━━━━━ Material provided ━━━━━
From an optimization exercise on the open Yosys and OpenROAD flow, aimed at small area, a short achievable clock period and few clock cycles per item; shortcuts taken in it are not production practice.
Where RTL was checked, it was by simulation tests only, not by an equivalence proof against the original.
No activity file was given, so power comes from the tool's default toggle rates.

==> inputs of job 7719 <==
Design flanger_sweep_state_machine, start of the top module:
module flanger_sweep_state_machine #(
    parameter N = 32,              
    parameter L = 24               
) (
    input  wire        clk,
    input  wire        rst,
    input  wire        key_valid,
    input  wire [7:0]  key_char,
    input  wire        btn,
    input  wire        in_valid,
    output wire        in_ready,
    input  wire [15:0] mic,
    input  wire [15:0] gen,
    output reg         out_valid,
    input  wire        out_ready,
    output reg  [31:0] out_data,
    output reg         out_last,
    output reg         out_ev_valid,
    output reg         out_ev_kind,    
    output reg  [7:0]  out_ev_arg,
    output wire [15:0] gen_freq
);
==> flow/config.mk <==
export PLATFORM = sky130hd
export DESIGN_NAME = flanger_sweep_state_machine
export DESIGN_NICKNAME = flanger_sweep_state_machine
export VERILOG_FILES = /design/flow/design.v
export SDC_FILE = /design/flow/constraint.sdc
export NUM_CORES = 4
export LEC_CHECK = 0
export CAP_MARGIN = 20
export CORE_MARGIN = 2
export CORE_UTILIZATION = 40
export CTS_BUF_LIST = sky130_fd_sc_hd__clkbuf_8
export CTS_CLUSTER_DIAMETER = 70
export CTS_CLUSTER_SIZE = 16
export SETUP_SLACK_MARGIN = 5
export SLEW_MARGIN = 20
==> flow/constraint.sdc <==
create_clock -name core_clock -period 8.0 [get_ports {clk}]
set_input_delay 1.6000 -clock core_clock [delete_from_list [all_inputs] [get_ports {clk}]]
set_output_delay 1.6000 -clock core_clock [all_outputs]
set_load 0.01 [all_outputs]
standard.sh (not shown) runs the stock make flow with config.mk's settings and CLKGATE_MAP_FILE= SYNTH_SCRIPT=/design/flow/synth_recipe.tcl, a recipe that flattens the netlist after the stock synthesis.
==> flow/flow/run.sh <==
#!/bin/bash
# The standard layout with two changes:
# - the adders are left to ABC: without ADDER_MAP_FILE, synthesis does not
#   turn three-input XOR/majority pairs into full-adder cells, so the
#   multiplier's compressor tree is mapped as plain gates;
# - every port gets a buf_2 as its buffer (the standard flow's choice is a
#   slow delay buffer).
set -euo pipefail
bash standard.sh ADDER_MAP_FILE= "BUFFER_PORTS_ARGS=-buffer_cell sky130_fd_sc_hd__buf_2" finish > make_finish.log 2>&1
==> job 5724 (differences from job 7719) <==
--- a/flow/design.v
+++ b/flow/design.v
@@ -494,76 +494,52 @@
     reg        sk_valid;             
     wire       rdy = !sk_valid;      
     reg        in_ready_q;           
     assign in_ready = in_ready_q;
     wire acc   = in_valid && rdy;
     wire first = (cnt == 0);
     wire last  = (cnt == LAST_BEAT);
-    wire k_n     = (key_q == 8'h6E);
-    wire k_f     = (key_q == 8'h66);
-    wire k_r     = (key_q == 8'h72);
-    wire k_b     = (key_q == 8'h62);
-    wire k_plus  = (key_q == 8'h2B);
-    wire k_minus = (key_q == 8'h2D);
-    wire k_mode  = k_n | k_f | k_r | k_b;
-    wire k_unrec = !(k_mode | k_plus | k_minus);
-    reg [1:0] key_mode;
-    always @(*) begin
-        case (1'b1)
-            k_f:     key_mode = M_FLAN;
-            k_r:     key_mode = M_RING;
-            k_b:     key_mode = M_CRUSH;
-            default: key_mode = M_NONE;
-        endcase
-    end
+    wire c_f     = (key_char == 8'h66);
+    wire c_r     = (key_char == 8'h72);
+    wire c_b     = (key_char == 8'h62);
+    wire c_mode  = (key_char == 8'h6E) | c_f | c_r | c_b;
+    wire c_plus  = (key_char == 8'h2B);
+    wire c_minus = (key_char == 8'h2D);
+    wire [1:0] c_key_mode = c_f ? M_FLAN : c_r ? M_RING : c_b ? M_CRUSH : M_NONE;
+    reg        k_mode, k_plus, k_minus;
+    reg  [1:0] key_mode;
+    wire       k_unrec = !(k_mode | k_plus | k_minus);
     reg [2:0] new_depth;
     always @(*) begin
         new_depth = depth;
         if (key_pend && k_plus && depth < MAX_DEPTH)
             new_depth = depth + 3'd1;
         if (key_pend && k_minus && depth > MIN_DEPTH)
             new_depth = depth - 3'd1;
     end
     wire [1:0] new_mode = (key_pend && k_mode) ? key_mode : mode;
     wire       new_src  = src_sel ^ btn_pend;
     reg  [1:0] cur_mode;
     reg        cur_src;
-    reg  [2:0] cur_depth;
+    wire [2:0] cur_depth = first ? new_depth : depth;
     wire       acc_first = acc && first;
     wire [1:0] mode_n    = acc_first ? new_mode  : mode;
     wire       src_n     = acc_first ? new_src   : src_sel;
     wire [2:0] depth_n   = acc_first ? new_depth : depth;
-    wire       kp_n      = key_valid || (key_pend && !acc_first);
-    wire       bp_n      = btn || (btn_pend && !acc_first);
-    wire [7:0] kq_n      = key_valid ? key_char : key_q;
     wire       first_n   = acc ? last : first;
-    wire n_f     = (kq_n == 8'h66);
-    wire n_r     = (kq_n == 8'h72);
-    wire n_b     = (kq_n == 8'h62);
-    wire n_mode  = (kq_n == 8'h6E) | n_f | n_r | n_b;
-    wire n_plus  = (kq_n == 8'h2B);
-    wire n_minus = (kq_n == 8'h2D);
-    wire [1:0] n_key_mode = n_f ? M_FLAN : n_r ? M_RING : n_b ? M_CRUSH : M_NONE;
-    reg [2:0] n_new_depth;
-    always @(*) begin
-        n_new_depth = depth_n;
-        if (kp_n && n_plus && depth_n < MAX_DEPTH)
-            n_new_depth = depth_n + 3'd1;
-        if (kp_n && n_minus && depth_n > MIN_DEPTH)
-            n_new_depth = depth_n - 3'd1;
-    end
+    wire       kmode_n   = key_valid ? c_mode : (key_pend && !acc_first && k_mode);
+    wire [1:0] kmd_n     = key_valid ? c_key_mode : key_mode;
+    wire       bp_n      = btn || (btn_pend && !acc_first);
     always @(posedge clk) begin
         if (rst) begin
-            cur_mode  <= M_NONE;
-            cur_src   <= 1'b0;
-            cur_depth <= MIN_DEPTH;
+            cur_mode <= M_NONE;
+            cur_src  <= 1'b0;
         end else begin
-            cur_mode  <= first_n ? ((kp_n && n_mode) ? n_key_mode : mode_n) : mode_n;
-            cur_src   <= first_n ? (src_n ^ bp_n) : src_n;
-            cur_depth <= first_n ? n_new_depth : depth_n;
+            cur_mode <= (first_n && kmode_n) ? kmd_n : mode_n;
+            cur_src  <= first_n ? (src_n ^ bp_n) : src_n;
         end
     end
     always @(posedge clk) begin
         if (rst) begin
             mode     <= M_NONE;
             src_sel  <= 1'b0;
             depth    <= MIN_DEPTH;
@@ -583,16 +559,21 @@
             if (btn)
                 btn_pend <= 1'b1;
             else if (acc && first)
                 btn_pend <= 1'b0;
         end
     end
     always @(posedge clk) begin
-        if (key_valid)
-            key_q <= key_char;
+        if (key_valid) begin
+            key_q    <= key_char;
+            k_mode   <= c_mode;
+            k_plus   <= c_plus;
+            k_minus  <= c_minus;
+            key_mode <= c_key_mode;
+        end
     end
     always @(posedge clk) begin
         if (acc && first) begin
             out_ev_valid <= key_pend && !(k_plus || k_minus);
             out_ev_kind  <= k_unrec;
             out_ev_arg   <= k_unrec ? key_q : {6'd0, key_mode};
         end
==> flow/flow/run.sh (replaced) <==
#!/bin/bash
# The standard layout with two changes:
# - the adders are left to ABC: without ADDER_MAP_FILE, synthesis does not
#   turn three-input XOR/majority pairs into full-adder cells, so the
#   multiplier's compressor tree is mapped as plain gates;
# - every port gets a buf_2 as its buffer (the standard flow's choice is a
#   slow delay buffer).
# Timing repair aims for 5.15 ns of setup slack (a 2.85 ns period).
set -euo pipefail
bash standard.sh ADDER_MAP_FILE= "BUFFER_PORTS_ARGS=-buffer_cell sky130_fd_sc_hd__buf_2" SETUP_SLACK_MARGIN=5.15 finish > make_finish.log 2>&1
==> job 2147 (differences from job 7719) <==
--- a/flow/design.v
+++ b/flow/design.v
@@ -494,76 +494,52 @@
     reg        sk_valid;             
     wire       rdy = !sk_valid;      
     reg        in_ready_q;           
     assign in_ready = in_ready_q;
     wire acc   = in_valid && rdy;
     wire first = (cnt == 0);
     wire last  = (cnt == LAST_BEAT);
-    wire k_n     = (key_q == 8'h6E);
-    wire k_f     = (key_q == 8'h66);
-    wire k_r     = (key_q == 8'h72);
-    wire k_b     = (key_q == 8'h62);
-    wire k_plus  = (key_q == 8'h2B);
-    wire k_minus = (key_q == 8'h2D);
-    wire k_mode  = k_n | k_f | k_r | k_b;
-    wire k_unrec = !(k_mode | k_plus | k_minus);
-    reg [1:0] key_mode;
-    always @(*) begin
-        case (1'b1)
-            k_f:     key_mode = M_FLAN;
-            k_r:     key_mode = M_RING;
-            k_b:     key_mode = M_CRUSH;
-            default: key_mode = M_NONE;
-        endcase
-    end
+    wire c_f     = (key_char == 8'h66);
+    wire c_r     = (key_char == 8'h72);
+    wire c_b     = (key_char == 8'h62);
+    wire c_mode  = (key_char == 8'h6E) | c_f | c_r | c_b;
+    wire c_plus  = (key_char == 8'h2B);
+    wire c_minus = (key_char == 8'h2D);
+    wire [1:0] c_key_mode = c_f ? M_FLAN : c_r ? M_RING : c_b ? M_CRUSH : M_NONE;
+    reg        k_mode, k_plus, k_minus;
+    reg  [1:0] key_mode;
+    wire       k_unrec = !(k_mode | k_plus | k_minus);
     reg [2:0] new_depth;
     always @(*) begin
         new_depth = depth;
         if (key_pend && k_plus && depth < MAX_DEPTH)
             new_depth = depth + 3'd1;
         if (key_pend && k_minus && depth > MIN_DEPTH)
             new_depth = depth - 3'd1;
     end
     wire [1:0] new_mode = (key_pend && k_mode) ? key_mode : mode;
     wire       new_src  = src_sel ^ btn_pend;
     reg  [1:0] cur_mode;
     reg        cur_src;
-    reg  [2:0] cur_depth;
+    wire [2:0] cur_depth = first ? new_depth : depth;
     wire       acc_first = acc && first;
     wire [1:0] mode_n    = acc_first ? new_mode  : mode;
     wire       src_n     = acc_first ? new_src   : src_sel;
     wire [2:0] depth_n   = acc_first ? new_depth : depth;
-    wire       kp_n      = key_valid || (key_pend && !acc_first);
-    wire       bp_n      = btn || (btn_pend && !acc_first);
-    wire [7:0] kq_n      = key_valid ? key_char : key_q;
     wire       first_n   = acc ? last : first;
-    wire n_f     = (kq_n == 8'h66);
-    wire n_r     = (kq_n == 8'h72);
-    wire n_b     = (kq_n == 8'h62);
-    wire n_mode  = (kq_n == 8'h6E) | n_f | n_r | n_b;
-    wire n_plus  = (kq_n == 8'h2B);
-    wire n_minus = (kq_n == 8'h2D);
-    wire [1:0] n_key_mode = n_f ? M_FLAN : n_r ? M_RING : n_b ? M_CRUSH : M_NONE;
-    reg [2:0] n_new_depth;
-    always @(*) begin
-        n_new_depth = depth_n;
-        if (kp_n && n_plus && depth_n < MAX_DEPTH)
-            n_new_depth = depth_n + 3'd1;
-        if (kp_n && n_minus && depth_n > MIN_DEPTH)
-            n_new_depth = depth_n - 3'd1;
-    end
+    wire       kmode_n   = key_valid ? c_mode : (key_pend && !acc_first && k_mode);
+    wire [1:0] kmd_n     = key_valid ? c_key_mode : key_mode;
+    wire       bp_n      = btn || (btn_pend && !acc_first);
     always @(posedge clk) begin
         if (rst) begin
-            cur_mode  <= M_NONE;
-            cur_src   <= 1'b0;
-            cur_depth <= MIN_DEPTH;
+            cur_mode <= M_NONE;
+            cur_src  <= 1'b0;
         end else begin
-            cur_mode  <= first_n ? ((kp_n && n_mode) ? n_key_mode : mode_n) : mode_n;
-            cur_src   <= first_n ? (src_n ^ bp_n) : src_n;
-            cur_depth <= first_n ? n_new_depth : depth_n;
+            cur_mode <= (first_n && kmode_n) ? kmd_n : mode_n;
+            cur_src  <= first_n ? (src_n ^ bp_n) : src_n;
         end
     end
     always @(posedge clk) begin
         if (rst) begin
             mode     <= M_NONE;
             src_sel  <= 1'b0;
             depth    <= MIN_DEPTH;
@@ -583,16 +559,21 @@
             if (btn)
                 btn_pend <= 1'b1;
             else if (acc && first)
                 btn_pend <= 1'b0;
         end
     end
     always @(posedge clk) begin
-        if (key_valid)
-            key_q <= key_char;
+        if (key_valid) begin
+            key_q    <= key_char;
+            k_mode   <= c_mode;
+            k_plus   <= c_plus;
+            k_minus  <= c_minus;
+            key_mode <= c_key_mode;
+        end
     end
     always @(posedge clk) begin
         if (acc && first) begin
             out_ev_valid <= key_pend && !(k_plus || k_minus);
             out_ev_kind  <= k_unrec;
             out_ev_arg   <= k_unrec ? key_q : {6'd0, key_mode};
         end
--- a/flow/config.mk
+++ b/flow/config.mk
@@ -7,9 +7,9 @@
 export LEC_CHECK = 0
 export CAP_MARGIN = 20
 export CORE_MARGIN = 2
 export CORE_UTILIZATION = 40
 export CTS_BUF_LIST = sky130_fd_sc_hd__clkbuf_8
 export CTS_CLUSTER_DIAMETER = 70
 export CTS_CLUSTER_SIZE = 16
-export SETUP_SLACK_MARGIN = 5
+export SETUP_SLACK_MARGIN = 4.9
 export SLEW_MARGIN = 20
==> comparison <==
Against job 5724, the register-to-register slack of job 2147 is worse by 160 ps. The highest cell count belongs to job 7719, the lowest to job 2147. Clock power is about the same in job 5724 and job 2147. In job 7719 the sequential power is lower than in job 5724, by about 2%. Between job 7719 and job 5724, the lower synthesized cell count is in job 5724 (gap about 0.7%, measured against job 5724).
Testbench counts of job 5724, summed over its fixed seeds: cycles 16,408, items 16,384.
Testbench counts of job 2147, summed over its fixed seeds: cycles 16,408, items 16,384.
No functional check of the RTL was part of job 7719.

what the ideal ports hide:
How much do the figures lean on ideal ports? The routed layouts below were timed once more, with nothing changed but the port constraints.
Step 1, drivers: a clkbuf_16 drives clk and a buf_2 each remaining input, both assumed.
Step 2 adds t to the input delays and takes it off the output delays; t is the mean of the earliest and latest rising clock arrival at the registers after step 1. Input paths then give back, and output paths get back, about the clock's delay inside the block.
Three values: ideal, step 1, step 2; two values: the first two.
run | shift t [ns] | setup WS [ns] | hold slack, ns | worst setup path after step 2 | cell pins on the clock port's net
job 7719 | 0.756 | 4.644 / 4.649 / 3.893 | 0.434 / 0.434 / 0.434 | input to register | 1
job 5724 | 0.736 | 5.104 / 5.098 / 4.427 | 0.442 / 0.442 / 0.442 | input to register | 1
job 2147 | 0.727 | 4.948 / 4.948 / 4.355 | 0.434 / 0.434 / 0.434 | input to register | 1
After both steps every run listed still meets setup and hold. For job 7719, which loses most, drivers alone change the setup slack by +0.005 ns; drivers and shift together by -0.751 ns.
━━━━━
*Your task*. Select all lines with the word "finish" from the entries above.

*Reply to the task*.
bash standard.sh ADDER_MAP_FILE= "BUFFER_PORTS_ARGS=-buffer_cell sky130_fd_sc_hd__buf_2" finish > make_finish.log 2>&1
bash standard.sh ADDER_MAP_FILE= "BUFFER_PORTS_ARGS=-buffer_cell sky130_fd_sc_hd__buf_2" SETUP_SLACK_MARGIN=5.15 finish > make_finish.log 2>&1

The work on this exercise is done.